After grad school, my husband and I both got jobs with substantially bigger salaries. But frugal habits die hard, and grocery trips were again dictated by sales with the occasional splurge. And even as we started feasting more, for the most part we still lived with a famine mindset.
Even now I have an upstairs closet with grocery sacks full of clothes that are too small for my oldest daughter but probably OK for my youngest next season. I have boxes of books and old pictures stuffed into what could be a really adorable little office nook, and I've got a dozen Sterilite totes full of fabric scraps, hot glue sticks and yarn balls from the one time I tried to learn to crochet. I'm afraid to get rid of anything because I worked so hard to get those things, and not so long ago I wouldn't have the luxury of buying it new if I ended up needing it.
If I'm being honest, organization has never really been a part of me. My house has always been the cluttered disaster that makes other women feel good about their own homes. But I don't think it's is anything to hide, so I've always been upfront about my frugal ways and my sloppiness with new pals. Some of my deepest friendships were born out of a mutual mess.
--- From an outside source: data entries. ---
Context: an optimization exercise on an open-source flow, tuned for small area. The choices shown serve that exercise and are no tape-out recipe. Only simulation tests tie the RTL to the original design; equivalence was not proved.

## eth_rx
module eth_rx (
    input wire i_clk,
    input wire i_reset,
    input wire [31:0] i_xver_rx_data,
    output logic [31:0] m00_axis_tdata,
    output logic [3:0] m00_axis_tkeep,
    output logic m00_axis_tvalid,
    output logic m00_axis_tlast,
    output logic m00_axis_tuser
);
For scale: about 1900 cells after synthesis, ~73 I/O pins, ~0.015 sq mm of cells after synthesis.
==> flow/config.mk <==
export PLATFORM = sky130hd
export DESIGN_NAME = eth_rx
export DESIGN_NICKNAME = eth_rx
export VERILOG_FILES = /design/flow/design.v
export SDC_FILE = /design/flow/constraint.sdc
export NUM_CORES = 4
export LEC_CHECK = 0
export CAP_MARGIN = 0
export CORE_MARGIN = 2
export CORE_UTILIZATION = 40
export CTS_BUF_LIST = sky130_fd_sc_hd__clkbuf_8
export CTS_CLUSTER_DIAMETER = 60
export CTS_CLUSTER_SIZE = 20
export GPL_TIMING_DRIVEN = 0
export SLEW_MARGIN = 0
==> flow/constraint.sdc <==
create_clock -name core_clock -period 6.5 [get_ports {i_clk}]
set_input_delay 1.3000 -clock core_clock [delete_from_list [all_inputs] [get_ports {i_clk}]]
set_output_delay 1.3000 -clock core_clock [all_outputs]
set_load 0.01 [all_outputs]
standard.sh (not shown) runs the stock make flow with config.mk's settings and CLKGATE_MAP_FILE= SYNTH_SCRIPT=/design/flow/synth_recipe.tcl, a recipe that flattens the netlist after the stock synthesis.
==> flow/flow/run.sh <==
#!/bin/bash
# Layout flow: the standard flow (standard.sh, the ORFS make targets), with
#  - ABC run with an area-oriented script (flow/abc_speed.script): AIG
#    resynthesis (&deepsyn), choice-based rewriting with area-recovering
#    mapping (&dch/&nf), then area-only standard-cell mapping (amap); no
#    buffering/upsizing in ABC, the repair steps after placement fix timing.
#    Everything else in synthesis is the standard one, so the registers are
#    the standard synthesis's;
#  - CTS without dummy load cells;
#  - the smallest buffer on every input and output port.
# Each tool's log is in orfs/logs/; this script's own output is in flow.log.
set -euo pipefail
W=$(pwd)
{
  echo "copying ORFS scripts to $W/scripts_mod"
  rm -rf "$W/scripts_mod"
  cp -r "$FLOW_HOME/scripts" "$W/scripts_mod"
  cp "$W/flow/abc_speed.script" "$W/scripts_mod/abc_speed.script"
  bash "$W/standard.sh" \
    "SCRIPTS_DIR=$W/scripts_mod" \
    "CTS_ARGS=-sink_clustering_enable -repair_clock_nets -dont_use_dummy_load -buf_list sky130_fd_sc_hd__clkbuf_8 -sink_clustering_size 20 -sink_clustering_max_diameter 60" \
    "BUFFER_PORTS_ARGS=-buffer_cell sky130_fd_sc_hd__buf_1" \
    finish
} > "$W/flow.log" 2>&1
==> flow/flow/abc_speed.script <==
&get -n
&st
&deepsyn -T 60
&dch -f
&nf -R 1000
&st
&dch -f
&nf -R 1000
&st
&dch -f
&nf -R 1000
&st
&dch -f
&nf -R 1000
&put
strash
dch -f
amap -m
topo
stime -c
dnsize -c
Rerun with:
--- a/flow/design.v
+++ b/flow/design.v
@@ -341,39 +341,51 @@
     assign inv_zero = sh_invalid_cnt == 0;
     always_ff @(posedge i_clk) begin
         if (i_reset) begin
             state <= LOCK_INIT;
         end else begin
             state <= next_state;
         end
     end
     always_comb begin
         case (state)
             LOCK_INIT: next_state = RESET_CNT;
             RESET_CNT: next_state = TEST_SH;
-            TEST_SH: next_state = sh_valid ? VALID_SH : INVALID_SH;
+            TEST_SH: begin
+                if (sh_valid) begin
+                    next_state = VALID_SH;
+                end else begin
+                    next_state = INVALID_SH;
+                end
+            end
             VALID_SH: begin
-                if (cnt_64) begin
-                    next_state = inv_zero ? LOCK_INIT : RESET_CNT;
+                if (cnt_64 && inv_zero) begin
+                    next_state = LOCK_INIT;
+                end else if (cnt_64) begin
+                    next_state = RESET_CNT;
+                end else if (sh_valid) begin
+                    next_state = VALID_SH;
                 end else begin
-                    next_state = sh_valid ? VALID_SH : INVALID_SH;
+                    next_state = INVALID_SH;
                 end
             end
             INVALID_SH: begin
                 if (cnt_64 && !inv_16) begin
                     next_state = RESET_CNT;
                 end else if (inv_16) begin
                     next_state = SLIP;
+                end else if (sh_valid) begin
+                    next_state = VALID_SH;
                 end else begin
-                    next_state = sh_valid ? VALID_SH : INVALID_SH;
+                    next_state = INVALID_SH;
                 end
             end
             default: next_state = RESET_CNT;   
         endcase
     end
     always_ff @(posedge i_clk) begin
         if (state == RESET_CNT) begin
             sh_cnt <= 0;
             sh_invalid_cnt <= 0;
         end else if (state[2] && i_valid) begin
             sh_cnt <= sh_cnt + 1;
             if (state[0]) begin
@@ -399,36 +411,41 @@
     output wire [DATA_WIDTH-1:0] o_rxd,
     output wire [DATA_NBYTES-1:0] o_rxctl
 );
     logic [DATA_WIDTH-1:0] rxd_q;
     wire output_decode_frame;
     assign output_decode_frame = !i_rx_header_valid && i_rx_data_valid;
     always_ff @(posedge i_rxc) begin
         if (i_rx_data_valid && (output_decode_frame || i_next_decode)) begin
             rxd_q <= i_rxd;
         end
     end
     function automatic logic [7:0] cc_map(input logic [6:0] icode);
-        case (icode)
-            CC_IDLE:    cc_map = RS_IDLE;
-            CC_LPI:     cc_map = RS_LPI;
-            CC_ERROR:   cc_map = RS_ERROR;
-            CC_RES0:    cc_map = RS_RES0;
-            CC_RES1:    cc_map = RS_RES1;
-            CC_RES2:    cc_map = RS_RES2;
-            CC_RES3:    cc_map = RS_RES3;
-            CC_RES4:    cc_map = RS_RES4;
-            CC_RES5:    cc_map = RS_RES5;
-            default:    cc_map = RS_IDLE;
+        logic [2:0] h;
+        logic [3:0] lo_exp;
+        logic match;
+        logic [7:0] rs;
+        h = icode[6:4];
+        case (h)
+            3'd0: begin lo_exp = 4'h6; rs = RS_LPI;   end    
+            3'd1: begin lo_exp = 4'he; rs = RS_ERROR; end    
+            3'd2: begin lo_exp = 4'hd; rs = RS_RES0;  end    
+            3'd3: begin lo_exp = 4'h3; rs = RS_RES1;  end    
+            3'd4: begin lo_exp = 4'hb; rs = RS_RES2;  end    
+            3'd5: begin lo_exp = 4'h5; rs = RS_RES3;  end    
+            3'd6: begin lo_exp = 4'h6; rs = RS_RES4;  end    
+            default: begin lo_exp = 4'h8; rs = RS_RES5; end  
         endcase
+        match = icode[3:0] == lo_exp;
+        cc_map = match ? rs : RS_IDLE;
     endfunction
     wire is_data = i_rx_header == SYNC_DATA;
     wire [7:0] bt = rxd_q[7:0];
     wire t_idle = !is_data && bt == BT_IDLE;
     wire t_o4   = !is_data && bt == BT_O4;
     wire t_s4   = !is_data && bt == BT_S4;
     wire t_o0s4 = !is_data && bt == BT_O0S4;
     wire t_o0o4 = !is_data && bt == BT_O0O4;
     wire t_s0   = !is_data && bt == BT_S0;
     wire t_o0   = !is_data && bt == BT_O0;
     wire [7:0] t_term;    
     assign t_term[0] = !is_data && bt == BT_T0;
Effect:
- The changed run finished with timing, DRC and antenna clean
- routed wire length came out lower by a few percent
- final area is about the same
- non-clock buffer count came out higher by 3
- global-route usage came out lower by 0.15 points
- count of clock-buffer cells in the layout came out lower by 1

port drivers added, routing unchanged:
The flow's constraints put no driver on any port. The routed layouts listed below were extracted and timed again, unchanged, in two steps. Step 1 assumes that a clkbuf_16 drives the clock port and a buf_2 every other input. Step 2 times the ports against the registers' clock, not the clock port: input delays grow and output delays shrink by t, the midpoint of the rising clock arrivals with the driver on. a / b / c = ideal ports / drivers / drivers and shift; a / b = the first two.
| run | t (ns) | setup WS [ns] | worst setup path at the end | cell pins on the clock port's net |
|---|---|---|---|---|
| the first run | 0.644 | 0.373 / 0.373 / 0.373 | register to register | 1 |
| the second run | 0.619 | 0.611 / 0.611 / 0.611 | register to register | 1 |
After both steps setup and hold are still met in every run listed.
During the second episode of Tidying Up I started to see the act of tidying as an expression of gratitude for the things that you have. I'd never thought of my aversion to organization as a symptom of a bratty ungrateful heart. But when money was tight I couldn't afford to donate things that didn't spark joy. I'd have to dedicate weeks of my life to listing and selling everything in Facebook garage sale groups and meeting up with creepers in the Target parking lot because every single penny counted. I perked up when I learned about Marie's rituals of gratitude.
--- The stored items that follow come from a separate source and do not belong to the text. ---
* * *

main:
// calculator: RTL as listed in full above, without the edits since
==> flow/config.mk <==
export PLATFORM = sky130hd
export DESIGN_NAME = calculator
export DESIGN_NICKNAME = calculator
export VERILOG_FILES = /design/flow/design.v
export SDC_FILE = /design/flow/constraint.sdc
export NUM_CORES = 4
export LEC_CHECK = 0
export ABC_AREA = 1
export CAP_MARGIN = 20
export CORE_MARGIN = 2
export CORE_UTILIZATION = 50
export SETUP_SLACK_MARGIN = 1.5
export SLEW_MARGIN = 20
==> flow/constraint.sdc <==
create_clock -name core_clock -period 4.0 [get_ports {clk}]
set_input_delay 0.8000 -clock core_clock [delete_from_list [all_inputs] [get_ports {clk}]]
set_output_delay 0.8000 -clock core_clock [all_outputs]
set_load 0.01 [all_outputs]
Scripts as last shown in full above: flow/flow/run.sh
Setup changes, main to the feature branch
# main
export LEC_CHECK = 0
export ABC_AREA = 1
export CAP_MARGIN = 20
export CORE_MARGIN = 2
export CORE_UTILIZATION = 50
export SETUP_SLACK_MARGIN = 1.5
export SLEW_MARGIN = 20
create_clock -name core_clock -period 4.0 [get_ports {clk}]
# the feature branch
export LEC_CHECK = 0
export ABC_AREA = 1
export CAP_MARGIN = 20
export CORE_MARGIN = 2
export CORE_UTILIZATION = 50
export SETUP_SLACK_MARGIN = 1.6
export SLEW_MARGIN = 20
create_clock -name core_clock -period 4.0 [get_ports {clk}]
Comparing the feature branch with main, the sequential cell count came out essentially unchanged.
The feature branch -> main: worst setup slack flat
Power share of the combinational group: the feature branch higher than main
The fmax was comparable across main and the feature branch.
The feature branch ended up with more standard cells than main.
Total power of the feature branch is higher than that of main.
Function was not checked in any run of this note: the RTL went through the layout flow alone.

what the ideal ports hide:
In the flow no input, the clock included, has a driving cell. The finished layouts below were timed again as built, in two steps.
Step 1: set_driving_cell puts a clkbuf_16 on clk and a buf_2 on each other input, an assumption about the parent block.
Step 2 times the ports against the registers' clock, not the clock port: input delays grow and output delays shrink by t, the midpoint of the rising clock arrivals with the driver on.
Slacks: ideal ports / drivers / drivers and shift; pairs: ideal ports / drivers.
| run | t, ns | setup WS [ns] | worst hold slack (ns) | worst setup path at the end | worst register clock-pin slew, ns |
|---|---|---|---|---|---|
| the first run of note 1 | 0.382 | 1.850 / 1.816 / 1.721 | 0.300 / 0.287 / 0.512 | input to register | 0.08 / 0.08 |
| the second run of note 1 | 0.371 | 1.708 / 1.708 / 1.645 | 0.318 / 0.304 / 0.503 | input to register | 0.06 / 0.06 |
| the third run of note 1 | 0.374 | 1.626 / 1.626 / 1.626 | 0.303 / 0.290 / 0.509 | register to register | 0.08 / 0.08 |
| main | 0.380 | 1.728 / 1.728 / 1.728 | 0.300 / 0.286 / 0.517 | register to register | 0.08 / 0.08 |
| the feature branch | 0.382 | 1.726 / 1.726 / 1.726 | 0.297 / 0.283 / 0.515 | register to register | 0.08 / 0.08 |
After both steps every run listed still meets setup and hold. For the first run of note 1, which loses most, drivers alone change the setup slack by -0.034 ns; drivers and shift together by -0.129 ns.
She first thanks the home, then she has her clients physically touch each item as they sort through the mountains of stuff. If the item does not immediately spark joy, they give thanks to the item and ask it to go and bless someone else. It seems ridiculous to thank a ratty pair of leggings, but it was the small act of gratitude that allowed me to fill a wall full of trash bags with things for the donation station.
I know that if I really need another pair of leggings I can go get them now. But giving thanks was also a way of allowing my frugal self to acknowledge that the item still had worth. It just didn't have a place with me anymore. And it's not lost on me that I am privileged to be able to just let go.